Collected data

==> config.mk <==
export PLATFORM = sky130hd
export DESIGN_NAME = mio_bus_ctrl_flat
export DESIGN_NICKNAME = d
export VERILOG_FILES = /design/src/rtl/mio_bus_ctrl_if.sv /design/src/rtl/mio_bus_ctrl.sv /design/src/flat_wrapper.sv
export SDC_FILE = /design/constraint.sdc
export NUM_CORES = 1
export LEC_CHECK = 0
export ABC_AREA = 0
export ABC_CLOCK_PERIOD_IN_PS = 2300
export BUFFER_PORTS_ARGS = -buffer_cell sky130_fd_sc_hd__buf_2
export CAP_MARGIN = 10
export CELL_PAD_IN_SITES_DETAIL_PLACEMENT = 1
export CELL_PAD_IN_SITES_GLOBAL_PLACEMENT = 2
export CORE_UTILIZATION = 27
export DETAILED_ROUTE_END_ITERATION = 8
export PLACE_DENSITY_LB_ADDON = 0.1
export SLEW_MARGIN = 5
export SYNTH_ARGS = -nofsm -noshare
export SYNTH_HDL_FRONTEND = slang
export SYNTH_SLANG_ARGS = --single-unit
==> constraint.sdc <==
create_clock -name clk -period 2.3 [get_ports clk]
set_clock_uncertainty 0.1 [all_clocks]
set_input_delay 0.115 -clock clk [delete_from_list [all_inputs] [get_ports clk]]
set_output_delay 0.115 -clock clk [all_outputs]
set_load 0.03 [all_outputs]
==> src/rtl/mio_bus_ctrl_if.sv <==
// ---------------------------------------------------------------------------
// mio_bus_ctrl_if
//   Bundles every bus signal around the memory/IO controller: the CPU
//   data-side request, the synchronous data RAM port, the peripheral
//   req/ack bus and the sticky error flag with its clear.
//
//   Handshakes:
//     CPU side: cpu_mio is level-held by the CPU until it sees mio_ready;
//     mio_ready is a one-cycle completion pulse and cpu_rdata is valid
//     while it is high.
//     Peripheral side: per_req is held (with per_we/per_addr/per_wdata
//     stable) until per_ack is sampled high or the controller times out;
//     per_ack is only looked at while per_req is high.
//
//   Modports:
//     slave  - the controller (mio_bus_ctrl)
//     master - the surrounding system: CPU, RAM and peripheral models
// ---------------------------------------------------------------------------
interface mio_bus_ctrl_if #(
  parameter int RAM_AW = 10
);
  // CPU request / completion
  logic              cpu_en;
  logic              cpu_mio;
  logic              cpu_we;
  logic [31:0]       cpu_addr;
  logic [31:0]       cpu_wdata;
  logic [31:0]       cpu_rdata;
  logic              mio_ready;
  // Data RAM port
  logic              ram_en;
  logic              ram_we;
  logic [RAM_AW-1:0] ram_addr;
  logic [31:0]       ram_wdata;
  logic [31:0]       ram_rdata;
  // Peripheral bus
  logic              per_req;
  logic              per_we;
  logic [31:0]       per_addr;
  logic [31:0]       per_wdata;
  logic [31:0]       per_rdata;
  logic              per_ack;
  // Error flag
  logic              bus_err;
  logic              err_clr;

  modport slave (
    input  cpu_en, cpu_mio, cpu_we, cpu_addr, cpu_wdata,
    output cpu_rdata, mio_ready,
    output ram_en, ram_we, ram_addr, ram_wdata,
    input  ram_rdata,
    output per_req, per_we, per_addr, per_wdata,
    input  per_rdata, per_ack,
    output bus_err,
    input  err_clr
  );

  modport master (
    output cpu_en, cpu_mio, cpu_we, cpu_addr, cpu_wdata,
    input  cpu_rdata, mio_ready,
    input  ram_en, ram_we, ram_addr, ram_wdata,
    output ram_rdata,
    input  per_req, per_we, per_addr, per_wdata,
    output per_rdata, per_ack,
    input  bus_err,
    output err_clr
  );
endinterface

==> src/rtl/mio_bus_ctrl.sv <==
// ---------------------------------------------------------------------------
// mio_bus_ctrl
//   Memory/IO bus controller behind the CPU MEM stage. Each accepted CPU
//   access is decoded on addr[31:28]: values >= PER_HI go to the peripheral
//   bus, everything else to the data RAM.
//     RAM write : accept -> RAM_ACC -> DONE             (mio_ready 2 cycles after accept)
//     RAM read  : accept -> RAM_ACC -> RAM_WAIT -> DONE (mio_ready 3 cycles after accept)
//     Peripheral: accept -> PER_ACC (until ack/timeout) -> DONE
//   A peripheral that does not ack within TIMEOUT cycles completes the
//   access with ERR_DATA and sets the sticky bus_err flag.
//
// Ports
//   clk       : system clock, rising edge
//   rst       : asynchronous active-low reset
//   bus       : mio_bus_ctrl_if.slave (CPU, RAM, peripheral, error signals)
//   state_dbg : current FSM state (IDLE=0, RAM_ACC=1, RAM_WAIT=2, PER_ACC=3, DONE=4)
//
// All bus outputs are registered.
// ---------------------------------------------------------------------------
module mio_bus_ctrl #(
  parameter int          RAM_AW   = 10,
  parameter logic [3:0]  PER_HI   = 4'hE,
  parameter int          TIMEOUT  = 16,
  parameter logic [31:0] ERR_DATA = 32'hDEAD_BEEF
) (
  input  logic                 clk,
  input  logic                 rst,
  mio_bus_ctrl_if.slave        bus,
  output logic [2:0]           state_dbg
);

  localparam int CNT_W = (TIMEOUT > 2) ? $clog2(TIMEOUT) : 1;
  localparam logic [CNT_W-1:0] CNT_LAST = CNT_W'(TIMEOUT - 1);

  typedef enum logic [2:0] {
    IDLE     = 3'd0,
    RAM_ACC  = 3'd1,
    RAM_WAIT = 3'd2,
    PER_ACC  = 3'd3,
    DONE     = 3'd4
  } state_t;

  state_t           state;
  logic [CNT_W-1:0] tmoCnt;
  logic             isPer;

  assign isPer     = (bus.cpu_addr[31:28] >= PER_HI);
  assign state_dbg = state;

  always_ff @(posedge clk or negedge rst) begin
    if (!rst) begin
      state         <= IDLE;
      tmoCnt        <= '0;
      bus.mio_ready <= 1'b0;
      bus.cpu_rdata <= '0;
      bus.ram_en    <= 1'b0;
      bus.ram_we    <= 1'b0;
      bus.ram_addr  <= '0;
      bus.ram_wdata <= '0;
      bus.per_req   <= 1'b0;
      bus.per_we    <= 1'b0;
      bus.per_addr  <= '0;
      bus.per_wdata <= '0;
      bus.bus_err   <= 1'b0;
    end else begin
      // mio_ready is a pulse: only the transition into DONE raises it.
      bus.mio_ready <= 1'b0;

      // Clear first; a timeout below re-sets the flag in the same cycle,
      // so a coincident set wins over err_clr.
      if (bus.err_clr) begin
        bus.bus_err <= 1'b0;
      end

      case (state)
        IDLE: begin
          if (bus.cpu_mio && bus.cpu_en) begin
            if (isPer) begin
              bus.per_req   <= 1'b1;
              bus.per_we    <= bus.cpu_we;
              bus.per_addr  <= bus.cpu_addr;
              bus.per_wdata <= bus.cpu_wdata;
              tmoCnt        <= '0;
              state         <= PER_ACC;
            end else begin
              bus.ram_en    <= 1'b1;
              bus.ram_we    <= bus.cpu_we;
              bus.ram_addr  <= bus.cpu_addr[RAM_AW+1:2];
              bus.ram_wdata <= bus.cpu_wdata;
              state         <= RAM_ACC;
            end
          end
        end

        RAM_ACC: begin
          // The RAM samples its port on this edge; a write is then done,
          // a read needs one more cycle for the RAM's output register.
          bus.ram_en <= 1'b0;
          bus.ram_we <= 1'b0;
          if (bus.ram_we) begin
            bus.mio_ready <= 1'b1;
            state         <= DONE;
          end else begin
            state <= RAM_WAIT;
          end
        end

        RAM_WAIT: begin
          bus.cpu_rdata <= bus.ram_rdata;
          bus.mio_ready <= 1'b1;
          state         <= DONE;
        end

        PER_ACC: begin
          // Ack is checked before the timeout so an ack on the last
          // allowed cycle still completes normally.
          if (bus.per_ack) begin
            if (!bus.per_we) begin
              bus.cpu_rdata <= bus.per_rdata;
            end
            bus.per_req   <= 1'b0;
            bus.per_we    <= 1'b0;
            bus.mio_ready <= 1'b1;
            state         <= DONE;
          end else if (tmoCnt == CNT_LAST) begin
            bus.cpu_rdata <= ERR_DATA;
            bus.bus_err   <= 1'b1;
            bus.per_req   <= 1'b0;
            bus.per_we    <= 1'b0;
            bus.mio_ready <= 1'b1;
            state         <= DONE;
          end else begin
            tmoCnt <= tmoCnt + 1'b1;
          end
        end

        DONE: begin
          state <= IDLE;
        end

        default: begin
          state <= IDLE;
        end
      endcase
    end
  end

endmodule

==> src/flat_wrapper.sv <==
// flat-port wrapper written by rule: the top's interface ports become plain ports
module mio_bus_ctrl_flat 
#(
  parameter int          RAM_AW   = 10,
  parameter logic [3:0]  PER_HI   = 4'hE,
  parameter int          TIMEOUT  = 16,
  parameter logic [31:0] ERR_DATA = 32'hDEAD_BEEF
)
  (clk, rst, state_dbg, bus_cpu_en, bus_cpu_mio, bus_cpu_we, bus_cpu_addr, bus_cpu_wdata, bus_cpu_rdata, bus_mio_ready, bus_ram_en, bus_ram_we, bus_ram_addr, bus_ram_wdata, bus_ram_rdata, bus_per_req, bus_per_we, bus_per_addr, bus_per_wdata, bus_per_rdata, bus_per_ack, bus_bus_err, bus_err_clr);
  mio_bus_ctrl_if #(.RAM_AW(RAM_AW)) bus_i ();
  input  logic clk;
  input  logic rst;
  output logic [2:0] state_dbg;
  input wire logic [$bits(bus_i.cpu_en)-1:0] bus_cpu_en;
  input wire logic [$bits(bus_i.cpu_mio)-1:0] bus_cpu_mio;
  input wire logic [$bits(bus_i.cpu_we)-1:0] bus_cpu_we;
  input wire logic [$bits(bus_i.cpu_addr)-1:0] bus_cpu_addr;
  input wire logic [$bits(bus_i.cpu_wdata)-1:0] bus_cpu_wdata;
  output wire logic [$bits(bus_i.cpu_rdata)-1:0] bus_cpu_rdata;
  output wire logic [$bits(bus_i.mio_ready)-1:0] bus_mio_ready;
  output wire logic [$bits(bus_i.ram_en)-1:0] bus_ram_en;
  output wire logic [$bits(bus_i.ram_we)-1:0] bus_ram_we;
  output wire logic [$bits(bus_i.ram_addr)-1:0] bus_ram_addr;
  output wire logic [$bits(bus_i.ram_wdata)-1:0] bus_ram_wdata;
  input wire logic [$bits(bus_i.ram_rdata)-1:0] bus_ram_rdata;
  output wire logic [$bits(bus_i.per_req)-1:0] bus_per_req;
  output wire logic [$bits(bus_i.per_we)-1:0] bus_per_we;
  output wire logic [$bits(bus_i.per_addr)-1:0] bus_per_addr;
  output wire logic [$bits(bus_i.per_wdata)-1:0] bus_per_wdata;
  input wire logic [$bits(bus_i.per_rdata)-1:0] bus_per_rdata;
  input wire logic [$bits(bus_i.per_ack)-1:0] bus_per_ack;
  output wire logic [$bits(bus_i.bus_err)-1:0] bus_bus_err;
  input wire logic [$bits(bus_i.err_clr)-1:0] bus_err_clr;
  assign bus_i.cpu_en = bus_cpu_en;
  assign bus_i.cpu_mio = bus_cpu_mio;
  assign bus_i.cpu_we = bus_cpu_we;
  assign bus_i.cpu_addr = bus_cpu_addr;
  assign bus_i.cpu_wdata = bus_cpu_wdata;
  assign bus_cpu_rdata = bus_i.cpu_rdata;
  assign bus_mio_ready = bus_i.mio_ready;
  assign bus_ram_en = bus_i.ram_en;
  assign bus_ram_we = bus_i.ram_we;
  assign bus_ram_addr = bus_i.ram_addr;
  assign bus_ram_wdata = bus_i.ram_wdata;
  assign bus_i.ram_rdata = bus_ram_rdata;
  assign bus_per_req = bus_i.per_req;
  assign bus_per_we = bus_i.per_we;
  assign bus_per_addr = bus_i.per_addr;
  assign bus_per_wdata = bus_i.per_wdata;
  assign bus_i.per_rdata = bus_per_rdata;
  assign bus_i.per_ack = bus_per_ack;
  assign bus_bus_err = bus_i.bus_err;
  assign bus_i.err_clr = bus_err_clr;
  mio_bus_ctrl #(.RAM_AW(RAM_AW), .PER_HI(PER_HI), .TIMEOUT(TIMEOUT), .ERR_DATA(ERR_DATA)) u_core (.clk(clk), .rst(rst), .bus(bus_i), .state_dbg(state_dbg));
endmodule
Yosys cells after proc, flatten, opt, wreduce, memory -nomap -nowiden

Index checks and enable logic that the tools add are counted.

Register bits after elaboration: 151
Input port bits: 135
Output and inout port bits: 147
Logic and storage cells: 76

$add $sub $neg: 1
Order comparisons: 1
Equal/unequal tests: 11
Muxes and demuxes: 37
Bitwise operators: 1
Reduce and logical (&&, ||, !) cells: 12

Operator list:

| kind                                                             | count |
|---|---|
| 32-bit 2-to-1 mux                                                | 3 |
| 32-bit case mux with 2 select lines                              | 1 |
| 1-bit 2-to-1 mux                                                 | 17 |
| 4-bit 2-to-1 mux                                                 | 4 |
| 3-bit 2-to-1 mux                                                 | 4 |
| 3-bit case mux with 4 select lines                               | 1 |
| 3-bit AND reduction                                              | 4 |
| 1-bit case mux with 2 select lines                               | 4 |
| 4-bit case mux with 2 select lines                               | 1 |
| 3-bit by 2-bit == test with 1-bit output (second input constant) | 2 |
| 2-bit != test (second input constant)                            | 3 |
| 2-bit nonzero test                                               | 3 |
| 5-bit AND reduction                                              | 1 |
| 4-bit by 1-bit adder with 4-bit output (second input constant)   | 1 |
| 4-bit == test (second input constant)                            | 1 |
| 4-bit greater-or-equal comparator (second input constant)        | 1 |
| 2-bit by 1-bit != test with 1-bit output (second input constant) | 2 |
| 4-bit AND reduction                                              | 1 |
| 3-bit by 1-bit == test with 1-bit output (second input constant) | 1 |
| 3-bit logical NOT                                                | 1 |
| 3-bit by 2-bit != test with 1-bit output (second input constant) | 1 |
| 3-bit != test (second input constant)                            | 1 |
| 1-bit case mux with 3 select lines                               | 1 |
| 2-bit 2-to-1 mux                                                 | 1 |
| other kinds (3)                                                  | 3 |

Logic depth before layout (Yosys ltp)

Gate-level depths: netlist of run 1.

Depth after elaboration: 4
Depth in mapped cells: 7
Depth with buffers taken out: 5

Worst setup path after synthesis of run 1

OpenSTA, ideal clock, no wires.

Path type: reg-to-reg
Start point: register u_core.state[2] (netlist: u_core.state_dbg[2])
End point: register u_core.bus.per_addr[10]
Library setup time: 0.125 ns
Arrival time: 1.985 ns
Required time: 2.075 ns
Slack: 0.090 ns
Stages on the path, launching flop included: 6
Buffers on the path: 2
Period minus slack after synthesis: 2.210 ns
Cells stage by stage: dfrtp_1 -> or2_1 -> buf_6 -> nor4_4 -> buf_6 -> mux2_2

Cells in the longest elaborated chain, start to end: 2

Ends and longest elaborated chain:

| item                                 | RTL line              | source |
|---|---|---|
| start: declaration                   | mio_bus_ctrl.sv:43    | `state_t state;` |
| start signal: assignment             | mio_bus_ctrl.sv:52    | `state <= IDLE;` |
| start signal: assignment             | mio_bus_ctrl.sv:84    | `state <= PER_ACC;` |
| start signal: assignment             | mio_bus_ctrl.sv:90    | `state <= RAM_ACC;` |
| 3-bit logical NOT                    | mio_bus_ctrl.sv:75    | `case (state)` |
| 3-bit AND reduction (no source line) | --                    |  |
| end signal: assignment               | mio_bus_ctrl.sv:81    | `bus.per_addr <= bus.cpu_addr;` |
| end: declaration                     | mio_bus_ctrl_if.sv:52 | `output per_req, per_we, per_addr, per_wdata,` |

Every way passes these cells.
A chain may end at the register's enable or synchronous reset.

Final worst setup path of run 1

Start point: register u_core.state[0] (netlist: u_core.state_dbg[0])
End point: register u_core.bus.cpu_rdata[22]

Cells in the longest elaborated chain, start to end: 3
Elaborated cells between the ends (all ways): 7
Those cells by class: eq/ne: 4; mux: 1; reduce/logical: 2

Ends and longest elaborated chain:

| item                                                   | RTL line              | source |
|---|---|---|
| 3-bit by 2-bit == test with 1-bit output               | mio_bus_ctrl.sv:75    |  |
| 3-bit != test (no source line) (tied with other cells) | --                    |  |
| 3-bit AND reduction (no source line)                   | --                    |  |
| end signal: assignment                                 | mio_bus_ctrl.sv:109   | `bus.cpu_rdata <= bus.ram_rdata;` |
| end signal: assignment                                 | mio_bus_ctrl.sv:119   | `bus.cpu_rdata <= bus.per_rdata;` |
| end: declaration                                       | mio_bus_ctrl_if.sv:49 | `output cpu_rdata, mio_ready,` |

Parallel ways exist; a longest one is shown, timed or not.

==> impl_summary.log, run 1 <==
[metrics] cell count of the worst hold path: 4
[metrics] overall fraction of global-route tracks in use: 0.168
[metrics] post-route design area: 0.00949 mm^2
[metrics] total clock buffers created by CTS: 17
[metrics] number of synthesized flops with an enable pin: 0
[metrics] total core area: 0.0221 mm^2
[metrics] post-synthesis cell type count: 33
[metrics] Synthesis Warnings: 0
[metrics] critical-path maximum fanout: 24
[metrics] placed cell areas: 0.00787 mm^2
[metrics] Synth Area in XOR/XNOR: 0
[metrics] Req. time, crit path: 2.50 ns
[metrics] count of TritonRoute iterations in the first routing pass: 4
[metrics] via/cell ratio: approximately 4.5
[metrics] number of cells traversed by the worst register-to-register path: 7
[metrics] power density over the cells: 1400 mW/mm^2
[metrics] sum of overflow across all layers after global routing: 0
[metrics] maximum frequency from static timing analysis: 0.462 GHz
[metrics] worst setup slack after layout: 0.137 ns
[metrics] Rows: 54
[metrics] buffer type at the clock tree root: sky130_fd_sc_hd__clkbuf_16
[metrics] largest family of logic cells by synthesized area: multiplexers
[metrics] I/O pin total: between 200 and 300
[metrics] die boundary height: 153 um
[metrics] area overhead of the layout relative to synthesis: 54.3%
[metrics] flop and latch count out of synthesis: 151
[metrics] Starting Density: 0.278
[metrics] clock latency on the worst-skew pair: 0.42 ns
[metrics] proportion of synthesized area in mux cells: 0.190
[metrics] clock sink total: 151
[metrics] pin count of the biggest net entering global routing: 72
[metrics] max-slew violation total from the final report: 0
[metrics] Mapped Cells: 465
[metrics] final clock period utilization by the worst path: 0.940
[metrics] share of synthesized area occupied by flip-flops and latches: 0.614
[metrics] worst min-delay path category: in2reg
[metrics] worst slew margin relative to its limit: 0.649
[metrics] net count after synthesis: 601
[metrics] WHS: about 0.009 ns
[metrics] area fraction in and, or, nand and nor cells after synthesis: 0.0940
[metrics] DRT antenna net count: 0
[metrics] share of post-route cells with drive strength above 1: 0.506
[metrics] final critical-path required period: 2.16 ns
[metrics] DP HPWL: 13,500 um
[metrics] synthesized-area fraction occupied by ao, oa, aoi and oai cells: 0.0663
[metrics] Bufs on Longest Clock Path: 2
[metrics] dpl ws: roughly 0.17 ns
[metrics] TritonCTS clock tree: yes
[metrics] Netlist Area Pre-Place: 0.00615 mm^2
[metrics] net total in the final layout: 985
[metrics] leading cell types by count after synthesis: sky130_fd_sc_hd__dfrtp_1 (151), sky130_fd_sc_hd__mux2_2 (103), sky130_fd_sc_hd__o21ai_0 (62)
[metrics] Worst EP arrival: 2.36 ns
[metrics] Critical Path Slowest Stage Cell: sky130_fd_sc_hd__dlygate4sd3_1
[metrics] most frequent cell after synthesis: sky130_fd_sc_hd__dfrtp_1
[metrics] IR Drop Worst-Case VDD: 0.000707 V
[metrics] unrepaired setup endpoints after global routing: false
[metrics] Worst-path clk slew: about 0.070 ns
[metrics] Setup Crit Path Kind: reg2reg
[metrics] adder and majority cell fraction of the synthesized area: 0.00203
[metrics] full die area: 0.0234 mm^2
[metrics] buffers inserted during post-CTS setup optimization: 0
[metrics] share of Yosys cell area claimed by the top area cell type: 0.614
[metrics] antenna violations before repair: 0
[metrics] port buffer count: ~280
[metrics] type of element capturing the critical path: register
[metrics] Crit path largest cell delay: 0.56 ns
[metrics] most area-consuming cells after synthesis: sky130_fd_sc_hd__dfrtp_1 (61%), sky130_fd_sc_hd__mux2_2 (19%), sky130_fd_sc_hd__o21ai_0 (5.0%), sky130_fd_sc_hd__nand3b_1 (3.2%), sky130_fd_sc_hd__nand2_1 (2.4%)
[metrics] H-Tree Depth: 4
[metrics] cell taking the most area after synthesis: sky130_fd_sc_hd__dfrtp_1
[metrics] number of design rule violations left after detail routing: 0
[metrics] final count of hold timing violations: 0
[metrics] static leakage: ~0.0046 uW
[metrics] total power of the final layout: 13,200 uW
[metrics] result of the run: finished clean
[metrics] max-cap violation count: 0
[metrics] worst setup slack for register-to-register paths: 0.14 ns
[metrics] sum of negative setup slack: 0 ns
[metrics] dominant synthesized flop cell: sky130_fd_sc_hd__dfrtp_1
[metrics] DRT iter0 DRCs: about 160
[metrics] width of the chip: 153 um
[metrics] Final setup violation count: 0
[metrics] mean instance size in the synthesized netlist: 13.2 um^2
[metrics] Async S/R FF share, synth: 1.00
[metrics] Routed WL: approximately 19,000 um
[metrics] vias in the first global route: 5,575
[metrics] first-pass GRT wire length: 30,600 um
[metrics] detailed-route via count: 5,143
[metrics] transition time at the pin with the least slew margin: about 0.53 ns
[metrics] startpoint type of the worst setup path: register
[metrics] average routed wire per standard cell: about 17 um
[metrics] Routability Congestion: 0.750
[metrics] CP cell instances: buf_4 -> and3b_2 -> buf_6 -> and3_1 -> a21oi_1 -> dlygate4sd3_1 -> o21ai_0
==> where the power goes <==
group / total [uW] / switching, uW / internal (uW)
registers: 4520 / 629 / 3890
logic: 6050 / 4010 / 2040
clock network: 2670 / 1240 / 1430
==> kinds of logic after synthesis <==
kind of cell               Yosys count
buffers and inverters               33
adders and majority gates            1
and+or+nand+nor                     98
AOI/OAI and AO/OA                   78
DFF                                151
muxes                              104
==> worst max-delay path, delay by kind of cell, from the launching register on <==
kind	cells	cell delay, ns
flops	1	0.44
buf+inv	3	0.91
compound gates	2	0.18
simple gates	2	0.42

- [YOUR INSTRUCTIONS]: Within the lines above, find those holding the word "transition" and copy them.

- [ANSWER]:
      // mio_ready is a pulse: only the transition into DONE raises it.
[metrics] transition time at the pin with the least slew margin: about 0.53 ns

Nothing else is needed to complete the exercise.